File: src/rtl/mux_n_1_pipe.sv
// mux_n_1_pipe: N-input, W-bit selector feeding a registered output stage
// with a valid/ready handshake, a one-entry skid register and a flush input.
// Optional feature macro: MUX_SEL_CHECK_EN adds the sticky sel_err output
// and a simulation assertion on out-of-range selects.
module mux_n_1_pipe #(
  parameter int WIDTH  = 16,
  parameter int NUM_IN = 4,
  parameter int SEL_W  = 2
) (
  input  logic                    clk,
  input  logic                    rst,
  input  logic [NUM_IN*WIDTH-1:0] in_data,
  input  logic [SEL_W-1:0]        sel,
  input  logic                    in_valid,
  output logic                    in_ready,
  input  logic                    flush,
  output logic [WIDTH-1:0]        out_data,
  output logic [SEL_W-1:0]        out_sel,
  output logic                    out_valid,
  input  logic                    out_ready
`ifdef MUX_SEL_CHECK_EN
  ,
  output logic                    sel_err
`endif
);

  // Refuse to elaborate with an input count the select cannot address
  generate
    if (NUM_IN < 2 || NUM_IN > 16 || (2 ** SEL_W) < NUM_IN) begin : g_bad_params
      $error("mux_n_1_pipe: NUM_IN must be 2..16 and 2**SEL_W >= NUM_IN");
    end
  endgenerate

  typedef enum logic [1:0] {
    EMPTY = 2'd0,
    ONE   = 2'd1,
    TWO   = 2'd2
  } state_t;

  state_t            state;
  logic [WIDTH-1:0]  main_data;
  logic [SEL_W-1:0]  main_sel;
  logic [WIDTH-1:0]  skid_data;
  logic [SEL_W-1:0]  skid_sel;
  logic [WIDTH-1:0]  sel_data;
  logic              accept;
  logic              xfer_out;

  // Pick the addressed input slice; an out-of-range select yields zeros
  always_comb begin
    sel_data = '0;
    for (int i = 0; i < NUM_IN; i++) begin
      if (sel == SEL_W'(i)) begin
        sel_data = in_data[i*WIDTH +: WIDTH];
      end
    end
  end

  assign in_ready  = (state != TWO) && !rst;
  assign accept    = in_valid && in_ready;
  assign out_valid = (state != EMPTY);
  assign xfer_out  = out_valid && out_ready;
  assign out_data  = main_data;
  assign out_sel   = main_sel;

  // Main/skid pipeline: reset beats flush, flush beats any accept
  always_ff @(posedge clk) begin
    if (rst) begin
      state     <= EMPTY;
      main_data <= '0;
      main_sel  <= '0;
      skid_data <= '0;
      skid_sel  <= '0;
    end else if (flush) begin
      state <= EMPTY;
    end else begin
      case (state)
        EMPTY: begin
          if (accept) begin
            main_data <= sel_data;
            main_sel  <= sel;
            state     <= ONE;
          end
        end
        ONE: begin
          if (accept && xfer_out) begin
            main_data <= sel_data;
            main_sel  <= sel;
          end else if (accept) begin
            skid_data <= sel_data;
            skid_sel  <= sel;
            state     <= TWO;
          end else if (xfer_out) begin
            state <= EMPTY;
          end
        end
        TWO: begin
          if (xfer_out) begin
            main_data <= skid_data;
            main_sel  <= skid_sel;
            state     <= ONE;
          end
        end
        default: state <= EMPTY;
      endcase
    end
  end

`ifdef MUX_SEL_CHECK_EN
  logic sel_illegal;

  // A fully populated select space can never be out of range
  generate
    if (NUM_IN == (2 ** SEL_W)) begin : g_no_illegal
      assign sel_illegal = 1'b0;
    end else begin : g_illegal
      assign sel_illegal = ({1'b0, sel} >= (SEL_W+1)'(NUM_IN));
    end
  endgenerate

  // Sticky error flag, raised when an out-of-range select is accepted
  always_ff @(posedge clk) begin
    if (rst || flush) begin
      sel_err <= 1'b0;
    end else if (accept && sel_illegal) begin
      sel_err <= 1'b1;
    end
  end

  a_sel_legal: assert property (@(posedge clk) disable iff (rst)
                                !(accept && sel_illegal))
    else $warning("mux_n_1_pipe: accepted out-of-range select %0d", sel);
`endif

endmodule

***

**Exercise goal:**
Scan the material above for lines holding "WIDTH" and copy each of them.

**Answer to this exercise:**
  parameter int WIDTH  = 16,
  input  logic [NUM_IN*WIDTH-1:0] in_data,
  output logic [WIDTH-1:0]        out_data,
  logic [WIDTH-1:0]  main_data;
  logic [WIDTH-1:0]  skid_data;
  logic [WIDTH-1:0]  sel_data;
        sel_data = in_data[i*WIDTH +: WIDTH];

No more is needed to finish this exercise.